The task: Reproduce, character for character, the entries from their opening line through the line with "- $reduce_or 3->1 :: 1".
=====
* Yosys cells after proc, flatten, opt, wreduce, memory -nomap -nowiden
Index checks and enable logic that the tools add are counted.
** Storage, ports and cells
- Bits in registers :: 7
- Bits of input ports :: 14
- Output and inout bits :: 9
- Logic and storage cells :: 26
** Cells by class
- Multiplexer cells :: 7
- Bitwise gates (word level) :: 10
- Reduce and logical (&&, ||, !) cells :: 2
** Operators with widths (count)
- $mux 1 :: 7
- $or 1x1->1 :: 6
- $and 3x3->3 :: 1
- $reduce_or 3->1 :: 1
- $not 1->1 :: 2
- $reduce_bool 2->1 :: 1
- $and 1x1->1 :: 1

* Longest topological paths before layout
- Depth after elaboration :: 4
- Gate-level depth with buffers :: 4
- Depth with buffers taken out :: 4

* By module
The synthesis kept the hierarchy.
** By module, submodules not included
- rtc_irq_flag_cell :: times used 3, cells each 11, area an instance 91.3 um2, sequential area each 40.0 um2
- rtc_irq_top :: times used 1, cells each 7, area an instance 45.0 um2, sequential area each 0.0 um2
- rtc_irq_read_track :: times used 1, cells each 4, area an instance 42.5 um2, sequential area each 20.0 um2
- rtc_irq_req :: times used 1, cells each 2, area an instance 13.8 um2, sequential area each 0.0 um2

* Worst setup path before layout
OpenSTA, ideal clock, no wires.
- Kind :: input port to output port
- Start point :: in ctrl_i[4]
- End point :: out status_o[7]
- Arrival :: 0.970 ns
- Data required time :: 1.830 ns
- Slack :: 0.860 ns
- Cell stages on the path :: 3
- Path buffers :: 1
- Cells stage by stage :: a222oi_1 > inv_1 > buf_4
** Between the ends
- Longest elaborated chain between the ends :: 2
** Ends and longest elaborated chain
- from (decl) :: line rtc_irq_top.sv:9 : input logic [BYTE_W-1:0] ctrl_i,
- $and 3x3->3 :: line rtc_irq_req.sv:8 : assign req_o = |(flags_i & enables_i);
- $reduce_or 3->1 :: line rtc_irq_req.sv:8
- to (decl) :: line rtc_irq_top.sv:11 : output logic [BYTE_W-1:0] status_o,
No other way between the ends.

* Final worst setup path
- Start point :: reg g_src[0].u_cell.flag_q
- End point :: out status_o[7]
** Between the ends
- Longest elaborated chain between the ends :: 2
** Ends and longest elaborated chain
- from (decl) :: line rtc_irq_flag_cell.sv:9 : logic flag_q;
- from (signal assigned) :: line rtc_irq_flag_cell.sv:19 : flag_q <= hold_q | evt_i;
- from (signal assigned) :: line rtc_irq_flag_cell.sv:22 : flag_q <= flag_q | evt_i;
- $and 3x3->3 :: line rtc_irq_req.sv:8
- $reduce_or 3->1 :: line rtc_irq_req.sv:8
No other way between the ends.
[src/rtl/csc_pkg.sv]
package csc_pkg;
  typedef enum logic [2:0] {
    ST_ACTIVE,
    ST_WAIT_IDLE,
    ST_SLEEP,
    ST_WAKE_INVAL,
    ST_WAKE_HOLD
  } csc_state_e;
endpackage

[src/rtl/csc_sync.sv]
module csc_sync #(
  parameter int STAGES = 2
) (
  input  logic clk_i,
  input  logic rst_ni,
  input  logic d_i,
  output logic q_o
);
  logic [STAGES-1:0] chain_q;

  always_ff @(posedge clk_i or negedge rst_ni) begin
    if (!rst_ni) chain_q <= '0;
    else         chain_q <= {chain_q[STAGES-2:0], d_i};
  end

  assign q_o = chain_q[STAGES-1];
endmodule

[src/rtl/csc_hold_timer.sv]
module csc_hold_timer #(
  parameter int CYCLES = 500
) (
  input  logic clk_i,
  input  logic rst_ni,
  input  logic run_i,
  output logic done_o
);
  localparam int CW = $clog2(CYCLES + 1);
  localparam logic [CW-1:0] LAST = CW'(CYCLES - 1);

  logic [CW-1:0] cnt_q;

  assign done_o = run_i && (cnt_q == LAST);

  always_ff @(posedge clk_i or negedge rst_ni) begin
    if (!rst_ni)               cnt_q <= '0;
    else if (!run_i || done_o) cnt_q <= '0;
    else                       cnt_q <= cnt_q + 1'b1;
  end
endmodule

[src/rtl/csc_strap_latch.sv]
module csc_strap_latch (
  input  logic clk_i,
  input  logic rst_ni,
  input  logic strap_i,
  output logic strap_o
);
  logic armed_q;

  // capture once, on the first edge after reset release
  always_ff @(posedge clk_i or negedge rst_ni) begin
    if (!rst_ni) begin
      armed_q <= 1'b1;
      strap_o <= 1'b0;
    end else if (armed_q) begin
      armed_q <= 1'b0;
      strap_o <= strap_i;
    end
  end

  AST_STRAP_FROZEN: assert property (@(posedge clk_i) disable iff (!rst_ni)
    !armed_q |=> $stable(strap_o));
endmodule

[src/rtl/cache_sleep_ctrl.sv]
module cache_sleep_ctrl
  import csc_pkg::*;
#(
  parameter int SYNC_STAGES = 2,
  parameter int CLK_MHZ     = 250,
  parameter int HOLD_NS     = 2000
) (
  input  logic clk_i,
  input  logic rst_ni,
  input  logic pwr_dn_req_i,
  input  logic strap_inval_i,
  input  logic addr_idle_i,
  input  logic data_idle_i,
  input  logic inval_done_i,
  output logic sleep_o,
  output logic clk_en_o,
  output logic ready_o,
  output logic inval_start_o
);
  localparam int HOLD_CYCLES = (CLK_MHZ * HOLD_NS) / 1000;

  csc_state_e state_q, state_d;
  logic req_s, strap_q, hold_done, buses_idle;

  csc_sync #(.STAGES(SYNC_STAGES)) u_sync (
    .clk_i(clk_i), .rst_ni(rst_ni), .d_i(pwr_dn_req_i), .q_o(req_s)
  );

  csc_strap_latch u_strap (
    .clk_i(clk_i), .rst_ni(rst_ni), .strap_i(strap_inval_i), .strap_o(strap_q)
  );

  csc_hold_timer #(.CYCLES(HOLD_CYCLES)) u_hold (
    .clk_i(clk_i), .rst_ni(rst_ni),
    .run_i(state_q == ST_WAKE_HOLD), .done_o(hold_done)
  );

  assign buses_idle = addr_idle_i && data_idle_i;

  always_comb begin
    state_d = state_q;
    unique case (state_q)
      ST_ACTIVE:     if (req_s) state_d = ST_WAIT_IDLE;
      ST_WAIT_IDLE:  if (!req_s)          state_d = ST_ACTIVE;
                     else if (buses_idle) state_d = ST_SLEEP;
      ST_SLEEP:      if (!req_s) state_d = strap_q ? ST_WAKE_INVAL : ST_WAKE_HOLD;
      ST_WAKE_INVAL: if (inval_done_i) state_d = ST_ACTIVE;
      ST_WAKE_HOLD:  if (hold_done)    state_d = ST_ACTIVE;
      default:       state_d = ST_ACTIVE;
    endcase
  end

  always_ff @(posedge clk_i or negedge rst_ni) begin
    if (!rst_ni) state_q <= ST_ACTIVE;
    else         state_q <= state_d;
  end

  assign sleep_o       = (state_q == ST_SLEEP);
  assign clk_en_o      = (state_q != ST_SLEEP);
  assign ready_o       = (state_q == ST_ACTIVE) || (state_q == ST_WAIT_IDLE);
  assign inval_start_o = (state_q == ST_WAKE_INVAL);

  AST_SLEEP_ON_IDLE: assert property (@(posedge clk_i) disable iff (!rst_ni)
    $rose(sleep_o) |-> $past(buses_idle && req_s));
  AST_WAKE_ON_DROP: assert property (@(posedge clk_i) disable iff (!rst_ni)
    $fell(sleep_o) |-> !$past(req_s));
  AST_RETAIN_NO_INVAL: assert property (@(posedge clk_i) disable iff (!rst_ni)
    inval_start_o |-> strap_q);
  AST_INVAL_HELD: assert property (@(posedge clk_i) disable iff (!rst_ni)
    inval_start_o && !inval_done_i |=> inval_start_o);
  AST_HOLD_NOT_EARLY: assert property (@(posedge clk_i) disable iff (!rst_ni)
    (state_q == ST_WAKE_HOLD) && !hold_done |=> !ready_o);
endmodule

[config.mk]
export PLATFORM = sky130hd
export DESIGN_NAME = cache_sleep_ctrl
export DESIGN_NICKNAME = d
export VERILOG_FILES = /design/src/rtl/csc_pkg.sv /design/src/rtl/csc_sync.sv /design/src/rtl/csc_hold_timer.sv /design/src/rtl/csc_strap_latch.sv /design/src/rtl/cache_sleep_ctrl.sv
export SDC_FILE = /design/constraint.sdc
export NUM_CORES = 1
export LEC_CHECK = 0
export BUFFER_PORTS_ARGS = -buffer_cell sky130_fd_sc_hd__buf_2
export CORE_MARGIN = 4
export CORE_UTILIZATION = 50
export CTS_CLUSTER_SIZE = 14
export DETAILED_ROUTE_END_ITERATION = 16
export GPL_TIMING_DRIVEN = 0
export PLACE_DENSITY = 0.7
export SETUP_SLACK_MARGIN = 0.15
export SYNTH_ARGS = -nofsm -noshare
export SYNTH_HDL_FRONTEND = slang
export SYNTH_HIERARCHICAL = 1
export SYNTH_SLANG_ARGS = --single-unit
[constraint.sdc]
create_clock -name clk_i -period 2.42 [get_ports clk_i]
set_input_delay 0.242 -clock clk_i [delete_from_list [all_inputs] [get_ports clk_i]]
set_output_delay 0.242 -clock clk_i [all_outputs]
set_load 0.03 [all_outputs]
==> reports/metrics.csv, run 1 <==
metric;value;unit
outcome;finished, final reports clean;
Hold Path Depth;1;
top cell type's share of synthesized area;42.8;%
CORE AREA;1580;sq um
Ant. Diodes;0;
# setup viols final;0;
CTS sink cnt;16;
Die H;49.9;um
Min-Delay Path Class;in2reg;
VDD IR max;0.530;mV
most frequent cells after synthesis;dfrtp_1 (15), nor2_1 (9);
min-delay src;pwr_dn_req_i;
Layout area overhead;12.7;%
Clock Tree Root;clkbuf_4;
grt total ovfl;0;
post-layout net count;107;
ys flop type;dfrtp_1;
CP delay by family, top;simple AND/OR/NAND/NOR gates;
drt pass-1 iters;4;
Critical Path Start Type;flip-flop;
mean post-synth cell area;10.6;sq um
Skew-Pair Late Insertion Delay;0.29;ns
Cell Area, Synth;877;sq um
vias in the first global route;587;
final clock skew;0.00380;ns
WP data arrival;2.18;ns
critical setup path kind;reg2reg;
Buf/Inv on CP;0;
count of input and output buffers;10;
initial cell density of the core;55.6;%
CP Capture Type;flip-flop;
DRC;0;
asr flop ratio synth;100;%
setup_tns;0;ns
initial antenna violation count;0;
first-pass GRT wire length;2.60;mm
RSZ-0062 raised after global routing;false;
H-tree levels;1;
vias after detailed routing;623;
r2r endpoint;state_q[0]$_DFFE_PN0P_;
num rows;14;
DR vias/cell;5.46;
Synth Register Bits;16;
share of post-route cells with drive strength above 1;25.5;%
PwrDens;747;nW/um^2
syn nets;91;
Post-CTS Setup Inserts;0;
Iter 0 DRT Violations;7;
clock-pin transition on the worst setup and hold timing paths;0.09;ns
Fin. Hold Viols;0;
final worst-path cycle share;82.7;%
Ys Warns;6;
DP HPWL;1.06;mm
io pins;11;
Reg2Reg Depth;8;
CP max FO;5;
final wirelength;1.42;mm
Cells after DPL;109;
flop2flop setup slack;0.42;ns
hold endpoint;u_sync/chain_q[0]$_DFF_PN0_;
Chip Width;49.9;um
crit path max-delay cell type;dfrtp_1;
GRT Total Usage;13.7;%
Synth area leaders;dfrtp_1 (43%), nor2_1 (3.9%), o41ai_4 (3.1%);
largest net degree at the start of global routing;17;
most common cell in the netlist;dfrtp_1;
antenna-violating nets left;0;
Post-synth EDFFs;0;
CP max stage delay;0.41;ns
worst path required time;2.60;ns
Peak Freq;500;MHz
Crit Reg-Reg Startpoint;u_hold/cnt_q[0]$_DFF_PN0_;
Max Slew Vio Count;0;
Cells after Synth;83;
Leak Pwr;0.432;nW
fin cells;114;
worst-path cell chain;ha_1 -> nand2_1 -> nor2_1 -> and3_1 -> nor4b_2 -> nor3_1 -> o21ai_2 -> mux2_1;
Clock Path Buffers;2;
post-synth cell types;37;
Final Critical Period;2.00;ns
Die ar.;2490;sq um
CTS tree;yes;
cts bufs inserted;3;
max_cap viols;0;
Seq/Total Area, Yosys;45.8;%
Final GP Congestion;0.776;
leading area contributor after synthesis;dfrtp_1;
drt wl/cell;12.5;um
## cells in the final DEF (no fill, tap or decap), types with 3 or more instances in the layout
cell	Yosys	layout
a21oi_1	3	3
nor2b_1	4	4
buf_2	0	10
dfrtp_1	15	15
inv_1	4	4
nand2_1	4	4
nor2_1	9	9
xnor2_1	3	3
clkbuf_4	0	3
o21ai_0	4	4
## how the worst max path moves through the flow
stage                              start                endpoint  slack (ns)  cells past startpoint
5_1_grt        u_hold/cnt_q[0]$_DFF_PN0_  state_q[1]$_DFFE_PN0P_        0.26                      8
3_5_place_dp      state_q[1]$_DFFE_PN0P_  state_q[0]$_DFFE_PN0P_        0.17                      7
2_1_floorplan     state_q[1]$_DFFE_PN0P_  state_q[0]$_DFFE_PN0P_        0.41                      7
6_report       u_hold/cnt_q[0]$_DFF_PN0_  state_q[0]$_DFFE_PN0P_        0.42                      8
4_1_cts           state_q[1]$_DFFE_PN0P_  state_q[0]$_DFFE_PN0P_        0.15                      7
3_3_place_gp      state_q[1]$_DFFE_PN0P_  state_q[0]$_DFFE_PN0P_        0.18                      7
## per-layer routing
layer / part of all wire (%) / global-route usage [%] / up-vias / routed length (um)
li1: - / - / 320 / -
met1: 52 / 18.8 / 287 / 739
met2: 41 / 19.8 / 14 / 582
met3: 4.8 / 3.31 / 2 / 69
met4: 2.2 / 6.91 / 0 / 31
met5: 0 / 0 / - / 0
## logic make-up after synthesis
family | Yosys count | share of synthesized area, %
mux | 3 | 4.28
other cells | 1 | 0.428
flops | 16 | 45.8
fa+ha+maj | 1 | 1.43
xor+xnor | 3 | 3.00
compound gates | 15 | 14.0
buf+inv | 8 | 5.99
simple gates | 36 | 25.1
**src/rtl/q15_pair_pkg.sv**
```systemverilog
`timescale 1ns/1ps
package q15_pair_pkg;
  localparam int unsigned DEF_LANE_W   = 16;
  localparam int unsigned DEF_LANES    = 2;
  localparam int unsigned DEF_RES_W    = 64;
  localparam int unsigned DEF_FLAG_BIT = 21;

  // Width needed to carry a bit index up to and including max_bit.
  function automatic int unsigned idx_width(input int unsigned max_bit);
    return (max_bit < 2) ? 1 : $clog2(max_bit + 1);
  endfunction
endpackage

```
**src/rtl/q15_lane_mul.sv**
```systemverilog
`timescale 1ns/1ps
module q15_lane_mul #(
  parameter int unsigned W = 16
) (
  input  logic [W-1:0] op_a,
  input  logic [W-1:0] op_b,
  output logic [W-1:0] lane_res,
  output logic         lane_sat
);
  localparam int unsigned PW = 2 * W;
  localparam logic [W-1:0] MOST_NEG = {1'b1, {(W-1){1'b0}}};
  localparam logic [W-1:0] MOST_POS = {1'b0, {(W-1){1'b1}}};

  // Full-width signed product of two fractional lanes.
  function automatic logic signed [PW-1:0] frac_product(input logic [W-1:0] a,
                                                        input logic [W-1:0] b);
    logic signed [PW-1:0] wa;
    logic signed [PW-1:0] wb;
    wa = $signed({{W{a[W-1]}}, a});
    wb = $signed({{W{b[W-1]}}, b});
    return wa * wb;
  endfunction

  // Doubling into the wide fractional format, then truncation to the high half.
  function automatic logic [W-1:0] frac_high(input logic signed [PW-1:0] p);
    logic [PW-1:0] dbl;
    dbl = {p[PW-2:0], 1'b0};
    return dbl[PW-1:W];
  endfunction

  logic signed [PW-1:0] product;
  logic                 corner;

  always_comb begin
    product  = frac_product(op_a, op_b);
    corner   = (op_a == MOST_NEG) && (op_b == MOST_NEG);
    lane_res = corner ? MOST_POS : frac_high(product);
    lane_sat = corner;
  end
endmodule

```
**src/rtl/q15_lane_pack.sv**
```systemverilog
`timescale 1ns/1ps
module q15_lane_pack #(
  parameter int unsigned W     = 16,
  parameter int unsigned LANES = 2,
  parameter int unsigned RES_W = 64
) (
  input  logic [LANES*W-1:0] lanes_in,
  output logic [RES_W-1:0]   packed_out
);
  localparam int unsigned PAIR_W = LANES * W;
  localparam int unsigned FILL_W = RES_W - PAIR_W;

  generate
    if (FILL_W > 0) begin : g_fill
      assign packed_out = {{FILL_W{lanes_in[PAIR_W-1]}}, lanes_in};
    end else begin : g_nofill
      assign packed_out = lanes_in[RES_W-1:0];
    end
  endgenerate
endmodule

```
**src/rtl/q15_out_stage.sv**
```systemverilog
`timescale 1ns/1ps
module q15_out_stage #(
  parameter int unsigned RES_W = 64
) (
  input  logic             clk,
  input  logic             rst_n,
  input  logic             d_valid,
  input  logic [RES_W-1:0] d_result,
  input  logic             d_sat,
  output logic             q_valid,
  output logic [RES_W-1:0] q_result,
  output logic             q_flag
);
  always_ff @(posedge clk) begin
    if (!rst_n) begin
      q_valid  <= 1'b0;
      q_result <= '0;
      q_flag   <= 1'b0;
    end else begin
      q_valid <= d_valid;
      q_flag  <= d_valid & d_sat;
      if (d_valid) begin
        q_result <= d_result;
      end
    end
  end
endmodule

```
**src/rtl/q15_pair_mul.sv**
```systemverilog
`timescale 1ns/1ps
module q15_pair_mul
  import q15_pair_pkg::*;
#(
  parameter int unsigned LANE_W   = DEF_LANE_W,
  parameter int unsigned LANES    = DEF_LANES,
  parameter int unsigned RES_W    = DEF_RES_W,
  parameter int unsigned FLAG_BIT = DEF_FLAG_BIT,
  localparam int unsigned PAIR_W  = LANES * LANE_W,
  localparam int unsigned FIDX_W  = idx_width(FLAG_BIT)
) (
  input  logic              clk,
  input  logic              rst_n,
  input  logic              in_valid,
  input  logic [PAIR_W-1:0] src_a,
  input  logic [PAIR_W-1:0] src_b,
  output logic              out_valid,
  output logic [RES_W-1:0]  result,
  output logic              flag_set,
  output logic [FIDX_W-1:0] flag_index
);
  // Named internal events, visible to the bound checker.
  logic [LANES-1:0]  lane_sat;
  logic [PAIR_W-1:0] lane_word;
  logic [RES_W-1:0]  packed_word;
  logic              any_sat;

  generate
    for (genvar i = 0; i < LANES; i++) begin : g_lane
      q15_lane_mul #(.W(LANE_W)) u_lane (
        .op_a     (src_a[i*LANE_W +: LANE_W]),
        .op_b     (src_b[i*LANE_W +: LANE_W]),
        .lane_res (lane_word[i*LANE_W +: LANE_W]),
        .lane_sat (lane_sat[i])
      );
    end
  endgenerate

  assign any_sat = |lane_sat;

  q15_lane_pack #(.W(LANE_W), .LANES(LANES), .RES_W(RES_W)) u_pack (
    .lanes_in   (lane_word),
    .packed_out (packed_word)
  );

  q15_out_stage #(.RES_W(RES_W)) u_stage (
    .clk      (clk),
    .rst_n    (rst_n),
    .d_valid  (in_valid),
    .d_result (packed_word),
    .d_sat    (any_sat),
    .q_valid  (out_valid),
    .q_result (result),
    .q_flag   (flag_set)
  );

  assign flag_index = FIDX_W'(FLAG_BIT);
endmodule

```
=====
Answer for the task:
* Yosys cells after proc, flatten, opt, wreduce, memory -nomap -nowiden
Index checks and enable logic that the tools add are counted.
** Storage, ports and cells
- Bits in registers :: 7
- Bits of input ports :: 14
- Output and inout bits :: 9
- Logic and storage cells :: 26
** Cells by class
- Multiplexer cells :: 7
- Bitwise gates (word level) :: 10
- Reduce and logical (&&, ||, !) cells :: 2
** Operators with widths (count)
- $mux 1 :: 7
- $or 1x1->1 :: 6
- $and 3x3->3 :: 1
- $reduce_or 3->1 :: 1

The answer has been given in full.